Confidence is the second gate

Tiering by action type isn't enough, because the same action can be easy on one input and ambiguous on the next. Production agents attach a calibrated confidence score to each decision; below the threshold, even a normally-autonomous action routes to a human with the agent's reasoning attached. The human isn't redoing the work — they're reviewing a prepared case file.

Design the escalation as a handoff, not an alarm. “Here's the document, the three fields I extracted, the rule that almost matched, and why I stopped” takes a human seconds to resolve. A bare “needs review” flag takes minutes and goodwill.

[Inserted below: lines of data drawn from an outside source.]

From an optimization exercise on the open Yosys and OpenROAD flow, aimed at small area, a short achievable clock period and few clock cycles; shortcuts taken in it are not production practice.
Only simulation tests tie the RTL to the original design; equivalence was not proved.
Power figures rest on the tool's default switching activity, not on a simulated workload.

## gsh_core
module gsh_core (
    input  wire        clk,
    input  wire        rst,           
    input  wire        req_valid,
    output wire        req_ready,
    input  wire        req_we,
    input  wire [18:0] req_addr,
    input  wire [31:0] req_wdata,
    output reg         rsp_valid,
    output wire [31:0] rsp_rdata
);
==> flow/config.mk <==
export PLATFORM = sky130hd
export DESIGN_NAME = gsh_core
export DESIGN_NICKNAME = gsh_core
export VERILOG_FILES = /design/flow/design.v
export SDC_FILE = /design/flow/constraint.sdc
export NUM_CORES = 4
export LEC_CHECK = 0
export ABC_CLOCK_PERIOD_IN_PS = 3000
export CAP_MARGIN = 20
export CORE_MARGIN = 2
export CORE_UTILIZATION = 55
export CTS_BUF_LIST = sky130_fd_sc_hd__clkbuf_4 sky130_fd_sc_hd__clkbuf_8
export PLACE_DENSITY = 0.68
export SETUP_SLACK_MARGIN = 5
export SLEW_MARGIN = 20
export TNS_END_PERCENT = 0
==> flow/constraint.sdc <==
create_clock -name core_clock -period 10.0 [get_ports {clk}]
set_input_delay 2.0000 -clock core_clock [delete_from_list [all_inputs] [get_ports {clk}]]
set_output_delay 2.0000 -clock core_clock [all_outputs]
set_load 0.01 [all_outputs]
standard.sh (not shown) runs the stock make flow with config.mk's settings and CLKGATE_MAP_FILE= SYNTH_SCRIPT=/design/flow/synth_recipe.tcl, a recipe that flattens the netlist after the stock synthesis.
==> flow/flow/run.sh <==
#!/bin/bash
set -euo pipefail
MARGIN=7.2
export BUFFER_PORTS_ARGS="-buffer_cell sky130_fd_sc_hd__buf_4"
sed -e "s/SETUP_SLACK_MARGIN=[0-9.-]*/SETUP_SLACK_MARGIN=${MARGIN}/" standard.sh > standard_margin.sh
grep -q "SETUP_SLACK_MARGIN=${MARGIN}" standard_margin.sh
bash standard_margin.sh > standard_margin.log 2>&1
Testbench counts at the start, summed over its fixed seeds: cycles 15,330.
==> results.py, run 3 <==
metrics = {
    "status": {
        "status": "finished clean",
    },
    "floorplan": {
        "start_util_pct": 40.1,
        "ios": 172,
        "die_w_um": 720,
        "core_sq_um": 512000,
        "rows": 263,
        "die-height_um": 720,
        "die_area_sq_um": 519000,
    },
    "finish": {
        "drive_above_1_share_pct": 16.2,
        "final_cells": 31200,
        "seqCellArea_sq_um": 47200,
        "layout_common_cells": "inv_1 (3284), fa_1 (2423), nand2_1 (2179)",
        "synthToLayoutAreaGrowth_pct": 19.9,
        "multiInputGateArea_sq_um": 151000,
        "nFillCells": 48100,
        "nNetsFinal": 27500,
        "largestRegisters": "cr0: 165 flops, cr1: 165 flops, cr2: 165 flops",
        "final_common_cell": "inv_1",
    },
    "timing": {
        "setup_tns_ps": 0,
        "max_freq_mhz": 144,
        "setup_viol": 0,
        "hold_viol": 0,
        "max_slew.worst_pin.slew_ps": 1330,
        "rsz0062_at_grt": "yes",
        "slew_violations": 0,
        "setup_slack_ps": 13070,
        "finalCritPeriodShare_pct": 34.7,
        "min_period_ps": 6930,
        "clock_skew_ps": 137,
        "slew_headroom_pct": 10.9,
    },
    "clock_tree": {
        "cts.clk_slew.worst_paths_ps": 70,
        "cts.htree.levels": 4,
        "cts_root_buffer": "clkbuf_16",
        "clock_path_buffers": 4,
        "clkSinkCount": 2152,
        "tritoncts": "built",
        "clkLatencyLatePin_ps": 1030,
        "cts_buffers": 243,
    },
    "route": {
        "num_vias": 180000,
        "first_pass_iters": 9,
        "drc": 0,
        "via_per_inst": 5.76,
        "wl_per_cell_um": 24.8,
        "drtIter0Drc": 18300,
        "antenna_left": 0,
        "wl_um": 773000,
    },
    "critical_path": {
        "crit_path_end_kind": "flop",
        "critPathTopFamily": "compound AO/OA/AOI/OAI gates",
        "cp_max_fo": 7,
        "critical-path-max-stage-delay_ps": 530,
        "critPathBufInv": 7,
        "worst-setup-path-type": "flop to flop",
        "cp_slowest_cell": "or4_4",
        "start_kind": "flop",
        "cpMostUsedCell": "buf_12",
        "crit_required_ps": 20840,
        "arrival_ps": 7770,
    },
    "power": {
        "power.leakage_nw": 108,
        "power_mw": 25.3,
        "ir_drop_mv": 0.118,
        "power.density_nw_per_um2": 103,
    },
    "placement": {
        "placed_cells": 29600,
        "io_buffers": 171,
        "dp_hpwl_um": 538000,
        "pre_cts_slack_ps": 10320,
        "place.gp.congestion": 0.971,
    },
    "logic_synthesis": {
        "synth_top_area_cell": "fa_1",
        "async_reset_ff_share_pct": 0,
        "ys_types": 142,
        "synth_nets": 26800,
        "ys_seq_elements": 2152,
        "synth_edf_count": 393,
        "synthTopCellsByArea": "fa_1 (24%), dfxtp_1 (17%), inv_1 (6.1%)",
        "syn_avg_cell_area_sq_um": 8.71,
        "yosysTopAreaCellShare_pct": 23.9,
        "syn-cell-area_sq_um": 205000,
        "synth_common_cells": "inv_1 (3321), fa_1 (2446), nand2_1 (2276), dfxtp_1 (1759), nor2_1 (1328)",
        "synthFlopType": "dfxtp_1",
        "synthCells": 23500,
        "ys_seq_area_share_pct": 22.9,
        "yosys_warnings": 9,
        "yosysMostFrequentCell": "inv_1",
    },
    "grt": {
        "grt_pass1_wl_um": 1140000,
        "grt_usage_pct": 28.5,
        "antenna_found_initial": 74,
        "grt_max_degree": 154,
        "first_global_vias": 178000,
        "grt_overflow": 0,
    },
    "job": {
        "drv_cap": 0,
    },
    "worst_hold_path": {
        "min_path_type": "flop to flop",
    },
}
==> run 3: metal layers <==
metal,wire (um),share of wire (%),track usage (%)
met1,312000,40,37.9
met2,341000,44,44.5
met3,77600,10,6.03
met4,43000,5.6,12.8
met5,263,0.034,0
This is an optimization exercise on Yosys and OpenROAD, whose aim is small area, not a production implementation.
In this exercise RTL edits were held to simulation tests only and were not proved equivalent to the original.
Power is estimated from default activity; no workload was simulated.

==> 05-09 <==
==> flow/design.v <==
module dxl_decoder #(
    parameter TW = 32                      
) (
    input  wire          clk,
    input  wire          rst,              
    input  wire          in_valid,
    input  wire [7:0]    in_byte,
    input  wire [TW-1:0] in_t_start,
    input  wire [TW-1:0] in_t_end,
    output wire          out_valid,
    output wire [3:0]    out_kind,
    output wire [3:0]    out_cmd,
    output wire [TW-1:0] out_t_start,
    output wire [TW-1:0] out_t_end,
    output wire [1:0]    out_ptag,
    output wire [15:0]   out_int,
    output wire [7:0]    out_b0,
    output wire [7:0]    out_b1
);
    localparam [2:0] S_HEADER   = 3'd0,
                     S_ADDRESS  = 3'd1,
                     S_LENGTH   = 3'd2,
                     S_COMMAND  = 3'd3,
                     S_RAMADDR  = 3'd4,
                     S_ERRCODE  = 3'd5,
                     S_VALUE    = 3'd6,
                     S_CHECKSUM = 3'd7;
    reg [2:0]    state;
    reg [1:0]    cnt;         
    reg          active;      
    reg [15:0]   rem;         
    reg [7:0]    b0;          
    reg [TW-1:0] t0;          
    wire step  = in_valid & ~rst;
    wire st_hd = (state == S_HEADER);
    wire st_ad = (state == S_ADDRESS);
    wire st_ln = (state == S_LENGTH);
    wire st_cm = (state == S_COMMAND);
    wire st_ra = (state == S_RAMADDR);
    wire st_er = (state == S_ERRCODE);
    wire st_va = (state == S_VALUE);
    wire st_ck = (state == S_CHECKSUM);
    wire hi_z    = ~|rem[15:2];
    wire rem_z   = hi_z & ~rem[1] & ~rem[0];
    wire rem_3   = hi_z & rem[1] & rem[0];
    wire rem_ge4 = ~hi_z;
    wire second = cnt[0];
    wire guard = active & ((rem_z & ~second) | st_hd);
    reg [7:0] hdr_b;
    always @* begin
        case (cnt)
            2'd0, 2'd1: hdr_b = 8'hFF;
            2'd2:       hdr_b = 8'hFD;
            default:    hdr_b = 8'h00;
        endcase
    end
    wire hmatch = (in_byte == hdr_b);
    wire hdone  = hmatch & (cnt == 2'd3);
    reg [3:0] cmd_dec;
    always @* begin
        case (in_byte)
            8'h01: cmd_dec = 4'd1;
            8'h02: cmd_dec = 4'd2;
            8'h03: cmd_dec = 4'd3;
            8'h04: cmd_dec = 4'd4;
            8'h05: cmd_dec = 4'd5;
            8'h06: cmd_dec = 4'd6;
            8'h08: cmd_dec = 4'd7;
            8'h10: cmd_dec = 4'd8;
            8'h55: cmd_dec = 4'd9;
            8'h82: cmd_dec = 4'd10;
            8'h83: cmd_dec = 4'd11;
            8'h92: cmd_dec = 4'd12;
            8'h93: cmd_dec = 4'd13;
            default: cmd_dec = 4'd0;
        endcase
    end
    reg [2:0] cmd_next;
    always @* begin
        case (cmd_dec)
            4'd1, 4'd6, 4'd7, 4'd8: cmd_next = S_CHECKSUM;
            4'd9:                   cmd_next = S_ERRCODE;
            4'd0:                   cmd_next = S_VALUE;
            default:                cmd_next = S_RAMADDR;
        endcase
    end
    wire va_done = second | ~rem_ge4;
    reg emit;
    always @* begin
        case (state)
            S_HEADER:  emit = hdone;
            S_LENGTH,
            S_RAMADDR,
            S_CHECKSUM: emit = second;
            S_VALUE:   emit = va_done;
            default:   emit = 1'b1;
        endcase
    end
    reg [2:0] state_n;
    reg [1:0] cnt_n;
    reg       active_n;
    always @* begin
        state_n  = state;
        cnt_n    = cnt;
        active_n = active;
        if (guard) begin
            state_n  = S_HEADER;
            cnt_n    = 2'd0;
            active_n = 1'b0;
        end else begin
            case (state)
                S_HEADER: begin
                    cnt_n = (hmatch & ~hdone) ? cnt + 2'd1 : 2'd0;
                    if (hdone) state_n = S_ADDRESS;
                    if (~hmatch & (cnt != 2'd0)) active_n = 1'b1;
                end
                S_ADDRESS: state_n = S_LENGTH;
                S_LENGTH: begin
                    cnt_n = {1'b0, ~second};
                    if (second) state_n = S_COMMAND;
                end
                S_COMMAND: begin
                    state_n  = cmd_next;
                    active_n = ~rem_z;
                end
                S_RAMADDR: begin
                    cnt_n = {1'b0, ~second};
                    if (second) state_n = S_VALUE;
                end
                S_ERRCODE: state_n = rem_3 ? S_CHECKSUM : S_VALUE;
                S_VALUE: begin
                    cnt_n = {1'b0, ~va_done};
                    if (va_done & rem_3) state_n = S_CHECKSUM;
                end
                default: begin  
                    cnt_n = {1'b0, ~second};
                    if (second) begin
                        state_n  = S_HEADER;
                        active_n = 1'b0;
                    end
                end
            endcase
        end
    end
    wire        rem_ld = st_ln;            
    wire        rem_dc = in_valid & ~rem_z;
    reg  [15:0] rem_n;
    reg         bz;                        
    integer     i;
    always @* begin
        bz = 1'b1;
        for (i = 0; i < 16; i = i + 1) begin
            rem_n[i] = rem[i] ^ (rem_dc & bz);
            bz = bz & ~rem[i];
        end
        if (rem_ld) rem_n = {in_byte, b0};
    end
    always @(posedge clk) begin
        if (rst) begin
            state  <= S_HEADER;
            cnt    <= 2'd0;
            active <= 1'b0;
        end else if (in_valid) begin
            state  <= state_n;
            cnt    <= cnt_n;
            active <= active_n;
        end
    end
    wire          hold   = (cnt != 2'd0);
    wire [7:0]    b0_n   = hold ? b0 : in_byte;
    wire [TW-1:0] t0_n   = hold ? t0 : in_t_start;
    always @(posedge clk) begin
        b0 <= b0_n;
        t0 <= t0_n;
        rem <= rem_n;
    end
    wire pint = ~guard & ~st_hd & ~st_ck;      
    wire pbyt = ~guard & st_ck;                
    assign out_valid   = step & (guard | emit);
    assign out_kind    = guard ? 4'd8 : {1'b0, state};
    assign out_cmd     = (~guard & st_cm) ? cmd_dec : 4'd0;
    assign out_t_start = t0_n;
    assign out_t_end   = in_t_end;
    assign out_ptag    = {pbyt, pint};
    assign out_int     = {(pint & second) ? in_byte : 8'd0,
                          pint ? b0_n : 8'd0};
    assign out_b0      = pbyt ? in_byte : 8'd0;
    assign out_b1      = pbyt ? b0_n : 8'd0;
endmodule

The review queue is a product — treat it like one

Human-in-the-loop fails not when the agent escalates too much, but when the queue becomes a swamp nobody owns. Three rules keep it healthy: every item shows the agent's draft decision (approve/correct beats decide-from-scratch), the queue has a named owner and an SLA, and every correction is logged as training signal. The corrections are gold — they are exactly the cases your eval suite was missing.

Earning autonomy over time

The dial moves on evidence: when an action type has run gated for weeks and the human approval rate sits near 100%, the gate is demonstrably adding latency, not safety — promote it. When corrections cluster on a pattern, fix the pattern before promoting anything. Write the promotion criteria down at kickoff so the autonomy roadmap is a plan, not a leap of faith.

2 axes

Reversibility × cost of error sets the tier

+ confidence

Low-confidence cases escalate regardless of tier

~100%

Sustained approval rate = signal to promote

The bottom line

Nobody should sell you “fully autonomous” on day one, and nobody should sell you permanent babysitting either. The honest architecture is a dial, per action, moved by evidence — and a review experience good enough that your team doesn't resent holding it.